Hi,
I'm doing binary classification of a big set of documents. Each document is classified by the user as either 0 (not interresting) or 1 (interresting).
I've come up with a lot of different classifers (mostly Nak-based with different config, plus som other stuff) that have been trained on the documents the user has classified thus far.
I'm now looking for a way to combine the classifiers. I want the weights to represent each user's preferences. For example, one of the classifers focus on geographic info, a lot of the other classifers on text content. I don't want a simple average, as that would almost negate the geographic classifier, which could be a really important for some users.
I want classifers to be weighted according to how good they are at predicting the correct class. However, all the classifiers should have some weight.
I've come up with an implementation, but I'm not entirely sure that my line of reasoning is sound.
//1
def weighLabeledPredictions(predictions: DenseMatrix[Double], labels: DenseVector[Double]): DenseVector[Double] = {
//2
val sqErrs: DenseMatrix[Double] = DenseMatrix.horzcat(predictions, labels.asDenseMatrix.t).apply(*, ::).map { row =>
val l: Double = row(-1)
val ps: DenseVector[Double] = row(0 to -2)

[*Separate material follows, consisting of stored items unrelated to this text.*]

## config.mk

```make
export PLATFORM = sky130hd
export DESIGN_NAME = div_unit
export DESIGN_NICKNAME = d
export VERILOG_FILES = /design/src/rtl/div_pkg.sv /design/src/rtl/div_step.sv /design/src/rtl/div_unit.sv
export SDC_FILE = /design/constraint.sdc
export NUM_CORES = 1
export LEC_CHECK = 0
export BUFFER_PORTS_ARGS = -buffer_cell sky130_fd_sc_hd__buf_2
export CAP_MARGIN = 20
export CORE_UTILIZATION = 40
export CTS_BUF_LIST = sky130_fd_sc_hd__clkbuf_2 sky130_fd_sc_hd__clkbuf_4 sky130_fd_sc_hd__clkbuf_8
export CTS_CLUSTER_DIAMETER = 100
export DETAILED_ROUTE_END_ITERATION = 16
export GPL_ROUTABILITY_DRIVEN = 0
export MAX_ROUTING_LAYER = met4
export PLACE_DENSITY = 0.69
export SYNTH_ARGS = -nofsm -noshare
export SYNTH_HDL_FRONTEND = slang
export SYNTH_SLANG_ARGS = --single-unit
```

## constraint.sdc

```tcl
create_clock -name clk -period 3.05 [get_ports clk]
set_input_delay 0.305 -clock clk [delete_from_list [all_inputs] [get_ports clk]]
set_output_delay 0.305 -clock clk [all_outputs]
set_load 0.05 [all_outputs]
```

## src/rtl/div_pkg.sv

```systemverilog
// Shared types and constants for the sequential restoring divider.
package div_pkg;

    typedef enum logic [1:0] {IDLE, BUSY, FIX, DONE} div_state_t;

    localparam int unsigned DIV_CYCLES = 32;
    localparam int unsigned DIV_CNT_W  = 5;

endpackage

```

## src/rtl/div_step.sv

```systemverilog
// One combinational restoring-division iteration: shift in the next dividend bit,
// trial-subtract the divisor magnitude, keep or restore.
module div_step #(
    parameter int unsigned WIDTH = 32
) (
    input  logic [WIDTH:0]   rem_i,
    input  logic             bit_i,
    input  logic [WIDTH-1:0] dvsr_i,
    output logic [WIDTH:0]   rem_o,
    output logic             q_o
);

    logic [WIDTH+1:0] shifted;
    logic [WIDTH+1:0] diff;

    always_comb begin
        shifted = {rem_i, bit_i};
        diff    = shifted - {2'b00, dvsr_i};
        // A set top bit means the trial subtraction went negative.
        q_o     = ~diff[WIDTH+1];
        rem_o   = q_o ? diff[WIDTH:0] : shifted[WIDTH:0];
    end

endmodule

```

## src/rtl/div_unit.sv

```systemverilog
// Sequential signed divider: quotient to lo, remainder to hi, 34 cycles per op.
// Optional DIV_ZERO_EXC_EN adds the div_zero port and a one-cycle divide-by-zero exit.
module div_unit
    import div_pkg::*;
#(
    parameter int unsigned WIDTH = 32
) (
    input  logic             clk,
    input  logic             reset_n,
    input  logic             start,
    input  logic [WIDTH-1:0] dividend,
    input  logic [WIDTH-1:0] divisor,
    output logic             busy,
    output logic             done,
    output logic [WIDTH-1:0] hi,
    output logic [WIDTH-1:0] lo
`ifdef DIV_ZERO_EXC_EN
    ,
    output logic             div_zero
`endif
);

    div_state_t           state_q, state_d;
    logic [DIV_CNT_W-1:0] cnt_q, cnt_d;
    logic [WIDTH:0]       rem_q, rem_d;
    logic [WIDTH-1:0]     quo_q, quo_d;
    logic [WIDTH-1:0]     dvsr_q, dvsr_d;
    logic                 sgn_quo_q, sgn_quo_d;
    logic                 sgn_rem_q, sgn_rem_d;
    logic [WIDTH-1:0]     hi_q, hi_d;
    logic [WIDTH-1:0]     lo_q, lo_d;
    logic                 busy_q, busy_d;
    logic                 done_q, done_d;
    logic                 dz_q, dz_d;

    logic [WIDTH:0]       step_rem;
    logic                 step_q;

    // quo_q starts as |dividend| and fills with quotient bits from the right.
    div_step #(
        .WIDTH (WIDTH)
    ) u_div_step (
        .rem_i  (rem_q),
        .bit_i  (quo_q[WIDTH-1]),
        .dvsr_i (dvsr_q),
        .rem_o  (step_rem),
        .q_o    (step_q)
    );

    always_comb begin
        state_d   = state_q;
        cnt_d     = cnt_q;
        rem_d     = rem_q;
        quo_d     = quo_q;
        dvsr_d    = dvsr_q;
        sgn_quo_d = sgn_quo_q;
        sgn_rem_d = sgn_rem_q;
        hi_d      = hi_q;
        lo_d      = lo_q;
        dz_d      = dz_q;

        unique case (state_q)
            IDLE: begin
                if (start) begin
                    dz_d      = 1'b0;
                    dvsr_d    = divisor[WIDTH-1] ? -divisor : divisor;
                    quo_d     = dividend[WIDTH-1] ? -dividend : dividend;
                    rem_d     = '0;
                    sgn_quo_d = dividend[WIDTH-1] ^ divisor[WIDTH-1];
                    sgn_rem_d = dividend[WIDTH-1];
                    cnt_d     = '0;
                    state_d   = BUSY;
`ifdef DIV_ZERO_EXC_EN
                    if (divisor == '0) begin
                        dz_d    = 1'b1;
                        state_d = DONE;
                    end
`endif
                end
            end
            BUSY: begin
                rem_d = step_rem;
                quo_d = {quo_q[WIDTH-2:0], step_q};
                if (cnt_q == DIV_CNT_W'(DIV_CYCLES - 1)) begin
                    state_d = FIX;
                end else begin
                    cnt_d = cnt_q + 1'b1;
                end
            end
            FIX: begin
                lo_d    = sgn_quo_q ? -quo_q : quo_q;
                hi_d    = sgn_rem_q ? -rem_q[WIDTH-1:0] : rem_q[WIDTH-1:0];
                state_d = DONE;
            end
            DONE: begin
                state_d = IDLE;
            end
            default: begin
                state_d = IDLE;
            end
        endcase

        busy_d = (state_d == BUSY) || (state_d == FIX);
        done_d = (state_d == DONE);
    end

    always_ff @(posedge clk or negedge reset_n) begin
        if (!reset_n) begin
            state_q   <= IDLE;
            cnt_q     <= '0;
            rem_q     <= '0;
            quo_q     <= '0;
            dvsr_q    <= '0;
            sgn_quo_q <= 1'b0;
            sgn_rem_q <= 1'b0;
            hi_q      <= '0;
            lo_q      <= '0;
            busy_q    <= 1'b0;
            done_q    <= 1'b0;
            dz_q      <= 1'b0;
        end else begin
            state_q   <= state_d;
            cnt_q     <= cnt_d;
            rem_q     <= rem_d;
            quo_q     <= quo_d;
            dvsr_q    <= dvsr_d;
            sgn_quo_q <= sgn_quo_d;
            sgn_rem_q <= sgn_rem_d;
            hi_q      <= hi_d;
            lo_q      <= lo_d;
            busy_q    <= busy_d;
            done_q    <= done_d;
            dz_q      <= dz_d;
        end
    end

    assign busy = busy_q;
    assign done = done_q;
    assign hi   = hi_q;
    assign lo   = lo_q;

`ifdef DIV_ZERO_EXC_EN
    assign div_zero = dz_q;
`else
    logic unused_dz;
    assign unused_dz = dz_q;
`endif

endmodule

```

==> results of run 1 <==
power breakdown:
| part | switching (mW) | leakage [nW] | internal, mW | total [mW] |
|---|---|---|---|---|
| registers | 1.01 | 2.04 | 3.12 | 4.13 |
| logic | 5.43 | 3.68 | 4.41 | 9.84 |
| clock network | 1.03 | 0.218 | 0.709 | 1.74 |
| total | 7.47 | 5.94 | 8.24 | 15.7 |
stage by stage:
| stage | cells | hold slack (ns) | setup TNS, ns | util | setup WS, ns |
|---|---|---|---|---|---|
| after floorplan | 1295 | 0.00941 | 0 | - | 0.0651 |
| after global placement | 1788 | 0.218 | 0 | 0.460 | 0.0316 |
| after detailed placement | 1788 | 0.222 | -0.172 | 0.460 | -0.0338 |
| after CTS | 1821 | 0.0955 | 0 | 0.477 | 0.00155 |
| after global routing | 1832 | 0.107 | -0.290 | 0.488 | -0.0734 |
| final | 1832 | 0.114 | 0 | 0.488 | 0.0803 |
worst max-delay path by stage:
stage          cells after the start                   from                     to  slack, ns
3_3_place_gp                      10  rem_q[19]$_DFFE_PN0P_  rem_q[14]$_DFFE_PN0P_       0.03
2_1_floorplan                     10  rem_q[15]$_DFFE_PN0P_   rem_q[1]$_DFFE_PN0P_       0.07
5_1_grt                           10   rem_q[1]$_DFFE_PN0P_  rem_q[31]$_DFFE_PN0P_      -0.07
3_5_place_dp                      10   rem_q[9]$_DFFE_PN0P_  rem_q[17]$_DFFE_PN0P_      -0.03
4_1_cts                            8   rem_q[9]$_DFFE_PN0P_  rem_q[31]$_DFFE_PN0P_      0.002
6_report                          11  dvsr_q[1]$_DFFE_PN0P_  rem_q[12]$_DFFE_PN0P_       0.08
cell type report:
class	count	share of cell area
flip-flops and latches	172	0.325
well taps	372	0.0351
diodes	1	0.000189
repair buffers	197	0.0934
inverters	53	0.0150
multi-input cells	1005	0.498
clock buffers	17	0.0176
clock inverters	15	0.0153
cell usage in the layout (no fill, tap or decap), types with 16 or more instances in the layout:
master / instances
a22oi_1: 27
dfrtp_1: 165
a21oi_1: 33
mux2i_1: 28
buf_2: 131
ha_1: 30
or4_1: 21
xnor2_1: 33
xor2_1: 110
o41ai_1: 16
o31ai_1: 28
nor2_1: 38
inv_1: 52
nand2_1: 214
o21ai_0: 193
clkbuf_8: 17
buf_4: 58
sequential cells by signal (all words and copies together), names as in the netlist:
name and cells:
sgn_quo_q 1, quo_q 32, hi 32, busy 1, cnt_q 5, done 1
dvsr_q 32, rem_q 33, lo 32, state_q 2, sgn_rem_q 1
metal layers:
layer,part of all wire,vias up,track usage
met5,0,-,-
li1,-,4921,-
met4,0.021,0,0.0678
met3,0.057,49,0.0320
met1,0.49,4672,0.301
met2,0.43,295,0.296
tightest hold or removal path, cell delays in order:
cell and delay, ns:
buf_2 0.09, nand3b_1 0.10, o32ai_1 0.07
kinds of logic after synthesis:
family / count (synthesis) / synth area share
AO/OA/AOI/OAI: 407 / 0.224
AND/OR/NAND/NOR: 388 / 0.166
flip-flops: 172 / 0.385
XOR/XNOR: 143 / 0.112
buffers and inverters: 118 / 0.0426
adder cells (fa/ha/maj): 39 / 0.0444
multiplexers: 28 / 0.0251
what timing repair did:
| action | CTS | global route |
|---|---|---|
| hold buffers | 1 | 0 |
| resized for setup | 2 | 46 |
| buffers inserted | 0 | 8 |
| endpoints found under the setup margin | 15 | 46 |
| hold endpoints to repair | 32 | 0 |
| pin swaps | 0 | 9 |
| gates cloned | 0 | 1 |
==> metrics.yaml, run 1 <==
die:
  std_cell_rows: 60
  start_util: 0.411
  die_area_um2: 28600
  core_area_um2: 27200
  io_pins: 133
  fp.dieH_um: 169
  dieWidth_um: 169
placement:
  io_buffer_count: 132
  place_area_um2: 12500
  dp_hpwl_um: 21200
yosys:
  netlist_top_cells_area: "dfrtp_1 39%, o21ai_0 8.8%, xor2_1 8.6%, nand2_1 7.3%, ha_1 4.3%"
  synthCells: 1295
  synth.most_common_cell: "nand2_1"
  async_flop_share: 1.00
  syn-num-nets: 1401
  ys_types: 71
  synth_top_cell_by_area: "dfrtp_1"
  yosysWarnings: 0
  synth_top_area_frac: 0.385
  synth_area_um2: 11200
  postSynthAreaPerCell_um2: 8.63
  synth_edf_count: 0
  synth_common_cells: "216 x nand2_1, 196 x o21ai_0, 172 x dfrtp_1, 110 x xor2_1"
  synth_top_flop_cell: "dfrtp_1"
  ys_seq_area_frac: 0.385
  ys_seq_elements: 172
power:
  power.leakage_nw: 5.94
  finalPower_mw: 15.7
  power_density_nw_per_um2: 1180
  irDropWorstVdd_mv: 0.644
timing:
  period_share: 0.974
  worst_pin_slew_ns: 1.13
  period_needed_ns: 2.97
  slew_headroom: 0.247
  max_freq_mhz: 337
  rsz0062_at_grt: "true"
  slew_violations: 0
  fin_skew_ns: 0.0174
  hold_violations: 0
  finalSetupViolations: 0
global_routing:
  overflow: 0
  grt_antenna_before_repair: 1
  groute.usage.overall: 0.208
  grt_max_degree: 131
  grt_pass1_vias: 9189
  grt_first_pass_wirelength_um: 46600
critical_path:
  reg2reg_depth: 11
  crit_slowest_cell: "dfrtp_1"
  timing.rr.start: "dvsr_q[1]$_DFFE_PN0P_"
  r2r_slack_ns: 0.08
  cp_cell_sequence: "inv_1 -> ha_1 -> nor2b_1 -> o31a_1 -> o21ai_0 -> a21oi_2 -> o211a_1 -> a211oi_4 -> buf_12 -> nor2_1 -> a311o_1"
  slowest_delay_ns: 0.40
  cp_top_family: "compound AO/OA/AOI/OAI gates"
  arrival_ns: 3.34
  worstPathBufferInverterCount: 2
  critical_path_required_ns: 3.42
  worst-setup-path-type: "reg2reg"
  worstReg2RegEnd: "rem_q[12]$_DFFE_PN0P_"
  end_kind: "register"
  cp_max_fo: 13
  cp-start-kind: "register"
drt:
  dr.pass1.iters: 5
  drc_errors: 0
  routed_via_density: 5.42
  avgRoutedWirePerCell_um: 15.7
  ant_nets: 0
  first_iter_violations: 681
  drt_wl_total_um: 28800
  route.vias.total: 9937
clock_network:
  cts.clk_slew.worst_paths_ns: 0.11
  clockBufferDepth: 2
  htree_levels: 4
  tritoncts: "built"
  clk_latency_ns: 0.49
  numClockSinks: 172
  cts_buffers: 17
  cts_root_buf: "clkbuf_8"
cells_and_area:
  num-fill-cells: 2644
  ff_latch_area_um2: 4310
  areaGrowthSynthToFinish_pct: 18.8
  layout.nets: 1552
  final_area_um2: 13300
  drive_gt1_frac: 0.199
  multi_input_area_um2: 6610
worst_hold_path:
  hold_end: "dvsr_q[31]$_DFFE_PN0P_"
  hp-start: "divisor[30]"
  holdPathStages: 3
  hp-class: "in2reg"
job:
  drv_cap: 0
outcome:
  outcome: "completed"
Note: power is estimated with default switching activity, not from simulation.
==> run 2: changes to the inputs <==
--- a/config.mk
+++ b/config.mk
@@ -7,8 +7,9 @@
 export LEC_CHECK = 0
 export BUFFER_PORTS_ARGS = -buffer_cell sky130_fd_sc_hd__buf_2
 export CAP_MARGIN = 20
+export CORE_ASPECT_RATIO = 0.75
 export CORE_UTILIZATION = 40
-export CTS_BUF_LIST = sky130_fd_sc_hd__clkbuf_2 sky130_fd_sc_hd__clkbuf_4 sky130_fd_sc_hd__clkbuf_8
+export CTS_BUF_LIST = sky130_fd_sc_hd__clkbuf_4 sky130_fd_sc_hd__clkbuf_8
 export CTS_CLUSTER_DIAMETER = 100
 export DETAILED_ROUTE_END_ITERATION = 16
 export GPL_ROUTABILITY_DRIVEN = 0
==> run 2 against run 1 <==
Via count rose by 0.51%. Largest cell class unchanged. Largest power group unchanged. Flip-flop and latch count did not move. Setup slack got worse by 0.032 ns. Combinational power rose by 6%. Die area barely moved. Wire length rose by 7.6%. Clock power rose by 16%. Sequential share of layout area fell by 0.18 points.
==> metrics.yaml, run 2 (synthesized netlist as in run 1, its figures left out) <==
critical_path:
  cp_top_family: "simple AND/OR/NAND/NOR gates"
  r2r_slack_ns: 0.05
  worstPathBufferInverterCount: 1
  cp-start-kind: "register"
  worst-setup-path-type: "reg2reg"
  reg2reg_depth: 10
  crit_top_cell: "or4_4"
  cp_num_cells: 10
  cp_cell_sequence: "inv_1 -> ha_2 -> and2b_2 -> nand3_2 -> or3_4 -> or4_4 -> or4_4 -> o41ai_4 -> xor2_1 -> o21ai_1"
  timing.rr.start: "rem_q[0]$_DFFE_PN0P_"
  critical_path_required_ns: 3.39
  cp_max_fo: 4
  crit_slowest_cell: "or4_4"
  end_kind: "register"
  arrival_ns: 3.34
  worstReg2RegEnd: "hi[26]$_DFFE_PN0N_"
  slowest_delay_ns: 0.50
die:
  std_cell_rows: 52
  die_area_um2: 28600
  io_pins: 133
  start_util: 0.411
  fp.dieH_um: 147
  core_area_um2: 27200
  dieWidth_um: 195
power:
  finalPower_mw: 16.4
  switching_share: 0.467
  power_frac_comb: 0.632
  p_int_mw: 8.73
  power_frac_seq: 0.246
  power.leakage_nw: 6.02
  power.net_switching_mw: 7.65
  power_density_nw_per_um2: 1230
  irDropWorstVdd_mv: 0.712
  p_clk_frac: 0.122
global_routing:
  overflow: 0
  grt_max_degree: 131
  grt_pass1_vias: 9095
  groute.usage.overall: 0.220
  grt_first_pass_wirelength_um: 48800
  grt_antenna_before_repair: 1
timing:
  period_share: 0.984
  worst_pin_slew_ns: 0.994
  fin_skew_ns: 0.0188
  slew_headroom: 0.338
  slew_violations: 0
  rsz0062_at_grt: "true"
  setup_ws_ns: 0.0488
  hold_violations: 0
  finalSetupViolations: 0
  max_freq_mhz: 333
  period_needed_ns: 3.00
clock_network:
  htree_levels: 4
  cts_root_buf: "clkbuf_8"
  clockBufferDepth: 2
  numClockSinks: 172
  clk_latency_ns: 0.47
  tritoncts: "built"
  cts.clk_slew.worst_paths_ns: 0.10
  cts_buffers: 17
worst_hold_path:
  hp-start: "divisor[30]"
  holdPathStages: 3
  hp-class: "in2reg"
  hold_end: "dvsr_q[31]$_DFFE_PN0P_"
drt:
  routed_via_density: 5.47
  drt_wl_total_um: 31000
  route.vias.total: 9988
  ant_nets: 0
  avgRoutedWirePerCell_um: 17.0
  dr.pass1.iters: 5
  drc_errors: 0
  first_iter_violations: 909
cells_and_area:
  areaGrowthSynthToFinish_pct: 19.5
  drive_gt1_frac: 0.202
  mostFrequentLayoutCells: "214 x nand2_1, 189 x o21ai_0, 164 x dfrtp_1, 131 x buf_2, 110 x xor2_1"
  layout.nets: 1567
  layout_commonest_cell: "nand2_1"
  largest_register: "rem_q"
  final_core_util: 0.491
  largest_reg_flops: 33
outcome:
  outcome: "completed"
job:
  drv_cap: 0
placement:
  io_buffer_count: 132
  dp_hpwl_um: 23300
  dp_slack_ns: -0.0551
==> run 2: cell types whose count changed in the layout (fill, tap and decap cells not counted), sizes merged <==
cell,change
buf,+16
bufinv,+5
clkbuf,-1
clkinv,-9
clkinvlp,+2
inv,+1
==> run 2: repair_timing <==
item                                   CTS  global route
setup endpoints to repair               12            42
buffers inserted                         1             7
endpoints found under the hold margin   64             0
pin swaps                                1             8
hold buffers                             1             0
resized for setup                        7            35
==> run 2: worst max-delay path by stage <==
| stage | startpoint | endpoint | slack [ns] |
|---|---|---|---|
| detailed placement | rem_q[9]$_DFFE_PN0P_ | rem_q[29]$_DFFE_PN0P_ | -0.06 |
| finish | rem_q[0]$_DFFE_PN0P_ | hi[26]$_DFFE_PN0N_ | 0.05 |
| global route | rem_q[0]$_DFFE_PN0P_ | hi[26]$_DFFE_PN0N_ | -0.06 |
| global placement | rem_q[9]$_DFFE_PN0P_ | rem_q[29]$_DFFE_PN0P_ | 0.005 |
| floorplan | rem_q[15]$_DFFE_PN0P_ | rem_q[1]$_DFFE_PN0P_ | 0.07 |
| CTS | rem_q[3]$_DFFE_PN0P_ | hi[26]$_DFFE_PN0N_ | 0.002 |
==> run 2: layout make-up <==
cell class / instances / area [um^2]
diodes: 1 / 2.50
well taps: 351 / 439
repair buffers: 212 / 1360
clock inverters: 14 / 253
inverters: 53 / 199
multi-input cells: 1005 / 6550
flip-flops and latches: 172 / 4310
clock buffers: 17 / 234
fillers: 2589 / 13800
==> run 2: stage by stage <==
stage | cells | setup TNS, ns | instance area (um^2) | hold slack (ns)
2_1_floorplan | 1295 | 0 | 11200 | 0.00941
3_3_place_gp | 1783 | 0 | 12600 | 0.358
3_5_place_dp | 1783 | -0.139 | 12600 | 0.357
4_1_cts | 1816 | 0 | 13100 | 0.102
5_1_grt | 1825 | -0.123 | 13300 | 0.124
6_report | 1825 | 0 | 13300 | 0.128
==> run 2: tightest hold or removal path, cell delays in order <==
cell,delay [ns]
buf_2,0.09
nand3b_1,0.10
o32ai_1,0.07
==> run 2: metal layers <==
metal / wire length, um / GRT usage / share of wire / vias up
met2: 12100 / 0.283 / 0.39 / 339
met3: 2450 / 0.0443 / 0.079 / 29
met4: 293 / 0.0472 / 0.0095 / 0
met5: 0 / - / 0 / -
li1: - / - / - / 4957
met1: 16200 / 0.344 / 0.52 / 4663
==> run 2: power groups by stage <==
stage	Sequential [mW]	Clock [mW]	Combinational, mW
finish	4.02	2.01	10.4
global route	4.12	2.15	11.2
CTS	3.97	2.04	9.79
detailed placement	4.01	0	9.65
global placement	3.95	0	9.49
floorplan	4.20	0	6.38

ps.map(p => math.pow(l - p, 2))
}
//3
val sumSqErrs = sqErrs(::, *).map(sum(_)).inner
//4
val normSumSqErrs = normalize(sumSqErrs)
//5
val invNormSumSqErrs = normSumSqErrs.map(1d - _)
//6
val normInvNormSumSqErrs = {
val sm = sum(invNormSumSqErrs)
invNormSumSqErrs.map(_ / sm)
}
normInvNormSumSqErrs
}
Explanation:
- The method takes predictions where rows are each of the N documents that have been classified, and cols are the M classifier outputs for document m. Labels are correct labels that users have assigned for each of the document (0 or 1).
- Each prediction by a classifier is mapped to the squared error between the prediction and the actual label
- Then squared error for classifier n is summed for each of the M documents, resulting in a vector of squared error sums for each classifier.
- This sum-of-squared-error vector is normalize to get it to a number between 0 and 1 where 0 is good and 1 is bad. This is something I'm not so sure is the right thing to do..
- Swap the vector so 1 is good and 0 is bad
- Make sure sum of the weights is 1
I'm looking for a "peer review" of this implementation. Any comments are very welcome.
Regards, Eirik